Autumn blues for bosses after holidays interrupted

Sep 20 2005 by Nic Paton Print This Article

The vast majority of small business bosses will have returned from their summer break hardly feeling they have been away at all because their holiday was so interrupted by work, a study has suggested.

And the finding is a symptom of the wider difficulties many owner/managers face when it comes to delegating work, experts have warned.

The survey by Microsoft and networking organisation Ecademy has found more than two thirds of small business owners and managers in the UK – 69 per cent – had worked while on holiday.

Three quarters of these said they took up to an hour a day out of their holiday to deal with work issues.

Small business bosses often found it hard to demarcate home and work life at the best of times, and being on holiday was no exception, suggested Dinah Bennett, senior tutor at Durham Business School and a winner of the Queen's Award for Enterprise Promotion.

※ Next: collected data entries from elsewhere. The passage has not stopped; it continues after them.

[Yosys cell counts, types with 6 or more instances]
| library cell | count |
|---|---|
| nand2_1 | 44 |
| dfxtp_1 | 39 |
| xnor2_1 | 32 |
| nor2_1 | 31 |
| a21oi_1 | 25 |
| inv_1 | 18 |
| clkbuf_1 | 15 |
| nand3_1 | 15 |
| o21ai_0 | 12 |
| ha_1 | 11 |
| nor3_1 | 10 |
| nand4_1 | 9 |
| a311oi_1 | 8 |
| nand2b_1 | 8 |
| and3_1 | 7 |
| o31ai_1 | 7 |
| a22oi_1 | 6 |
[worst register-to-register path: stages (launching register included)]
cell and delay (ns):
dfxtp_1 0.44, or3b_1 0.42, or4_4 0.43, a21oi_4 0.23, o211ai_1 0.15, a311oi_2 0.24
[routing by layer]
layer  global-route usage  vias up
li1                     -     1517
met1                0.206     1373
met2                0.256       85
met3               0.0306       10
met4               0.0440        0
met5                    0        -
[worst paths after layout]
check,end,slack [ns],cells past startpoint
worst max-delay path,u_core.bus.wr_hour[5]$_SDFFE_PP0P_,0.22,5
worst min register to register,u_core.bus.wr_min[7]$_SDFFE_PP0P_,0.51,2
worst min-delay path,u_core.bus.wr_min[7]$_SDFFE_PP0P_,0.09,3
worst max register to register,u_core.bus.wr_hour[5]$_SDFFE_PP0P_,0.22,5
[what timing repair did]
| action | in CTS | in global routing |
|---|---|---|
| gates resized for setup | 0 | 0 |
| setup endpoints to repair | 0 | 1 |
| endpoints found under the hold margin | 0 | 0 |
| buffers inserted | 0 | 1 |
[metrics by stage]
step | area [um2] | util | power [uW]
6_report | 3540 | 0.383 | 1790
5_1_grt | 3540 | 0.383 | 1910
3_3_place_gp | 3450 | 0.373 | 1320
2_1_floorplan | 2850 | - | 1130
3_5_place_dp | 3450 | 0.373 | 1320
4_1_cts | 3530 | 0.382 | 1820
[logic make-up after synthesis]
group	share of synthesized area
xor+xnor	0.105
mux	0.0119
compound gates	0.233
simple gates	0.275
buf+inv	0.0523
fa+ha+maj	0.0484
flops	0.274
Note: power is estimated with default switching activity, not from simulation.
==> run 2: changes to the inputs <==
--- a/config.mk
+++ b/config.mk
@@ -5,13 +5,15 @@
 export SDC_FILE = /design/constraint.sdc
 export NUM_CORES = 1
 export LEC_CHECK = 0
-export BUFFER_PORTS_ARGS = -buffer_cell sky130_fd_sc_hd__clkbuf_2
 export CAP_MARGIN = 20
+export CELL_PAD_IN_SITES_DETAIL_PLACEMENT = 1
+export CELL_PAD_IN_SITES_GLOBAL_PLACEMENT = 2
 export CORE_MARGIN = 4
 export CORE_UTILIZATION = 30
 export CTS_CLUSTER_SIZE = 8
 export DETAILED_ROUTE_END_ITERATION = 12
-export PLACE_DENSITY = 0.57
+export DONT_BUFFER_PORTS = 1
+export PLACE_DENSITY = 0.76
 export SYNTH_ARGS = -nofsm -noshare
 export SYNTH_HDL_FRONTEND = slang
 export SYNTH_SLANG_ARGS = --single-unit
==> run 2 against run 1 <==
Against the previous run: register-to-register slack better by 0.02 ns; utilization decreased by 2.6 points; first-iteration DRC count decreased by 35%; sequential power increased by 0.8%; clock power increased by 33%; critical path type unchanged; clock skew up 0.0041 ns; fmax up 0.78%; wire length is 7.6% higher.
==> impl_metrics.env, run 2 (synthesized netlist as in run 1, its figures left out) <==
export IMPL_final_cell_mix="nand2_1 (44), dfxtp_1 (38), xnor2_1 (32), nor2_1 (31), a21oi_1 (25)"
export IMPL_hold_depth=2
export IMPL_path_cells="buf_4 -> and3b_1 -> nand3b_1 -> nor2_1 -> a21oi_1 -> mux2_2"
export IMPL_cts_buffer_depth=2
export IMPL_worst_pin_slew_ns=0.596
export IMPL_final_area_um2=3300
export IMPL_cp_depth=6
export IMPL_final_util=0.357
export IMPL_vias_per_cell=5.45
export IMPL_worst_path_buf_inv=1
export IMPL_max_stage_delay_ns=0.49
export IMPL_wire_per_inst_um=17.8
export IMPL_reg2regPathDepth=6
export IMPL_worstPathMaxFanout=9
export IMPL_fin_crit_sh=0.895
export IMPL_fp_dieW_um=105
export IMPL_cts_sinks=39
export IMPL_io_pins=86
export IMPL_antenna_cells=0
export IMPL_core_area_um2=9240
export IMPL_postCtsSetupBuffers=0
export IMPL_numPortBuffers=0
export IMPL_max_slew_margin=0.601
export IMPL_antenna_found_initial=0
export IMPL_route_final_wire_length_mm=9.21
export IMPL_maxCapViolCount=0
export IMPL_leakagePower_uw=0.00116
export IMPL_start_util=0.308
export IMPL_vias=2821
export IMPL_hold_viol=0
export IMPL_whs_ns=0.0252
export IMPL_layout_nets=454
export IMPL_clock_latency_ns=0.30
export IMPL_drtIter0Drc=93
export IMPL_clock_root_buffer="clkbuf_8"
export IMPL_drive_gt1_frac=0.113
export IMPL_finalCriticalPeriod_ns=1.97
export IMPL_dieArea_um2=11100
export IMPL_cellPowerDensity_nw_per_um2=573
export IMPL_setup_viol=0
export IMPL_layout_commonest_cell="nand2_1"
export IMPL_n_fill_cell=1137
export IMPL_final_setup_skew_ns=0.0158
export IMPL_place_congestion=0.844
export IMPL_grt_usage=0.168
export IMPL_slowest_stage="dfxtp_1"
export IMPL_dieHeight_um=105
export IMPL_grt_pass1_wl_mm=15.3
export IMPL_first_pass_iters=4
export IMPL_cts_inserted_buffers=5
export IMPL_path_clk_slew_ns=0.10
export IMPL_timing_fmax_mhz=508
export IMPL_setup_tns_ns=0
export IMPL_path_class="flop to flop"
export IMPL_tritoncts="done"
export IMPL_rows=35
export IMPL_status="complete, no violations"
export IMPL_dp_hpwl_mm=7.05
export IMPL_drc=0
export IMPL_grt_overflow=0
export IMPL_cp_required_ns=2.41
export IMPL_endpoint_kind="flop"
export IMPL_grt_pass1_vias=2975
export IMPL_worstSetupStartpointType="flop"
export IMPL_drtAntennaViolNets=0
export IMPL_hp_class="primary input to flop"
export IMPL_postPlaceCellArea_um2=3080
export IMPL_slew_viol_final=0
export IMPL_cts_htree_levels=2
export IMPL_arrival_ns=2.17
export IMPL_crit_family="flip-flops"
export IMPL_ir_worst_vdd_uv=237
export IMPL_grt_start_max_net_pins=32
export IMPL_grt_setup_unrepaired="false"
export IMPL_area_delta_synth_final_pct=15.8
File: src/rtl/multiboot_ctrl.sv
// multiboot_ctrl: selects the SPI flash bitstream address and issues the
// single-cycle reboot request to the downstream ICAP multiboot sequencer.
//
// Ports:
//   clock, reset     system clock, synchronous active-high reset
//   io_wr, io_rd     register write / read strobes (read is informational)
//   io_addr, io_di   register select (0 ADDR_L, 1 ADDR_M, 2 ADDR_H, 3 CTRL)
//                    and write data
//   io_do            read data (combinational)
//   key_boot         recovery key, held HOLD_CYCLES to boot GOLDEN_ADDR
//   spi_addr         registered bitstream address, changes only entering FIRE
//   reboot           registered one-cycle reboot request
//   busy             high during FIRE and HOLDOFF
//
// Build option: MULTIBOOT_READBACK_EN enables register readback on io_do;
// without it io_do is the constant 8'hFF.
module multiboot_ctrl #(
    parameter logic [23:0] GOLDEN_ADDR    = 24'h000000,
    parameter int unsigned HOLD_CYCLES    = 20000000,
    parameter int unsigned HOLDOFF_CYCLES = 64
) (
    input  logic        clock,
    input  logic        reset,
    input  logic        io_wr,
    input  logic        io_rd,
    input  logic [1:0]  io_addr,
    input  logic [7:0]  io_di,
    output logic [7:0]  io_do,
    input  logic        key_boot,
    output logic [23:0] spi_addr,
    output logic        reboot,
    output logic        busy
);

    localparam int HW = $clog2(HOLD_CYCLES + 1);
    localparam int OW = $clog2(HOLDOFF_CYCLES + 1);

    localparam logic [HW-1:0] HOLD_MAX = HW'(HOLD_CYCLES);
    localparam logic [HW-1:0] HOLD_PRE = HW'(HOLD_CYCLES - 1);
    localparam logic [OW-1:0] OFF_LAST = OW'(HOLDOFF_CYCLES - 1);

    typedef enum logic [2:0] {
        S_LOCKED,
        S_KEY1,
        S_ARMED,
        S_FIRE,
        S_HOLDOFF
    } state_t;

    state_t        state_q, state_d;
    logic [23:0]   addr_q, addr_d;
    logic [HW-1:0] hold_q, hold_d;
    logic [OW-1:0] off_q, off_d;
    logic [23:0]   spi_q, spi_d;
    logic          reboot_q, reboot_d;
    logic          busy_q, busy_d;

    logic idle;
    logic wr_addr;
    logic wr_ctrl;
    logic key_fire;
    logic ctrl_fire;

    assign idle = (state_q == S_LOCKED) ||
                  (state_q == S_KEY1)   ||
                  (state_q == S_ARMED);

    assign wr_addr = io_wr && idle && (io_addr != 2'd3);
    assign wr_ctrl = io_wr && idle && (io_addr == 2'd3);

    // Fire only on the transition into the terminal count, so a key held
    // through HOLDOFF (counter saturated) cannot refire.
    assign key_fire  = key_boot && idle && (hold_q == HOLD_PRE);
    assign ctrl_fire = wr_ctrl && (state_q == S_ARMED) &&
                       (io_di == 8'h01);

    always_comb begin
        state_d  = state_q;
        addr_d   = addr_q;
        off_d    = off_q;
        spi_d    = spi_q;
        reboot_d = 1'b0;

        if (!key_boot) begin
            hold_d = '0;
        end else if (hold_q == HOLD_MAX) begin
            hold_d = hold_q;
        end else begin
            hold_d = hold_q + HW'(1);
        end

        if (wr_addr) begin
            case (io_addr)
                2'd0:    addr_d[7:0]   = io_di;
                2'd1:    addr_d[15:8]  = io_di;
                default: addr_d[23:16] = io_di;
            endcase
        end

        case (state_q)
            S_LOCKED: begin
                if (wr_ctrl) begin
                    state_d = (io_di == 8'hA5) ? S_KEY1 : S_LOCKED;
                end
            end
            S_KEY1: begin
                if (wr_ctrl) begin
                    state_d = (io_di == 8'h5A) ? S_ARMED : S_LOCKED;
                end
            end
            S_ARMED: begin
                if (wr_ctrl) begin
                    state_d = S_LOCKED;
                end
            end
            S_FIRE: begin
                state_d = S_HOLDOFF;
                off_d   = '0;
            end
            S_HOLDOFF: begin
                if (off_q == OFF_LAST) begin
                    state_d = S_LOCKED;
                end else begin
                    off_d = off_q + OW'(1);
                end
            end
            default: state_d = S_LOCKED;
        endcase

        // Key path has priority over a simultaneous CTRL trigger.
        if (key_fire || ctrl_fire) begin
            state_d  = S_FIRE;
            reboot_d = 1'b1;
            spi_d    = key_fire ? GOLDEN_ADDR : addr_q;
        end

        busy_d = (state_d == S_FIRE) || (state_d == S_HOLDOFF);
    end

    always_ff @(posedge clock) begin
        if (reset) begin
            state_q  <= S_LOCKED;
            addr_q   <= '0;
            hold_q   <= '0;
            off_q    <= '0;
            spi_q    <= GOLDEN_ADDR;
            reboot_q <= 1'b0;
            busy_q   <= 1'b0;
        end else begin
            state_q  <= state_d;
            addr_q   <= addr_d;
            hold_q   <= hold_d;
            off_q    <= off_d;
            spi_q    <= spi_d;
            reboot_q <= reboot_d;
            busy_q   <= busy_d;
        end
    end

    assign spi_addr = spi_q;
    assign reboot   = reboot_q;
    assign busy     = busy_q;

    logic unused_rd;
    assign unused_rd = io_rd;

`ifdef MULTIBOOT_READBACK_EN
    logic [1:0] st_code;

    always_comb begin
        case (state_q)
            S_LOCKED: st_code = 2'd0;
            S_KEY1:   st_code = 2'd1;
            S_ARMED:  st_code = 2'd2;
            default:  st_code = 2'd3;
        endcase

        case (io_addr)
            2'd0:    io_do = addr_q[7:0];
            2'd1:    io_do = addr_q[15:8];
            2'd2:    io_do = addr_q[23:16];
            default: io_do = {5'b0, busy_q, st_code};
        endcase
    end
`else
    assign io_do = 8'hFF;
`endif

endmodule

"Your business can be your passion and switching off can be far more difficult than you might think, you will often feel that no one can run your business as well as you can," she said.

The survey found that nearly half – 45 per cent – said they were unable to relax properly and 34 per cent, perhaps unsurprisingly, found their family had resented the intrusion.

New technology, supposedly designed to give us all more free time, was often the bane of the family holiday, with employees unable to free themselves from the lure of their email, mobile phone or Blackberry.

Nearly all the 750 people polled checked their email, 70 per cent said they checked their voicemail, more than half called clients, customers and colleagues and half even went so far as to write documents.

More than a third said their main reason for working on holiday was because nobody else could cover their job effectively, while a quarter were worried that something might go wrong while they were away.

The key, argued Bennett, was simply recruiting people that you trusted to run the business in your absence and, in particular, having people on board that you had confidence in.

"Most successful owner/managers will employ people who they know can run the business in their absence," she said.

John Coulthard, director of small business for Microsoft UK, added that, while he recognised it could be hard to get away from work completely, failing to do so was bad for a business' long-term productivity.

"If employees aren't taking their full holiday entitlement or are finding they feel pressured to work during their holiday, their long-term productivity is going to be affected, which may essentially damage the long-term prospects of the business," he said.

"The latest mobile technologies shouldn't force you to work on holiday but, if you need to, they can help you do it in the most efficient way possible. It's important to remember that you control the technology, not the other way around," he added.

The survey adds to growing evidence of an inability of British workers to take their full holiday entitlement, or relax when they do so.

In July a study by the Chartered Management Institute found that, although two-thirds of managers now enjoyed at least five weeks' holiday entitlement, most admitted to working during their annual leave and almost a third were just too wedded to the office to take all the time off on offer to them.

And even those that do get away often return to crushing mountain of work, a survey by recruitment agency Manpower reported in August.

Its survey of 1,800 people found 43 per cent returned from holiday to find their colleagues had left work to pile up while they were away.

And, much as in the Microsoft survey, many (in this case seven per cent) said they had been regularly contacted by their work while on holiday.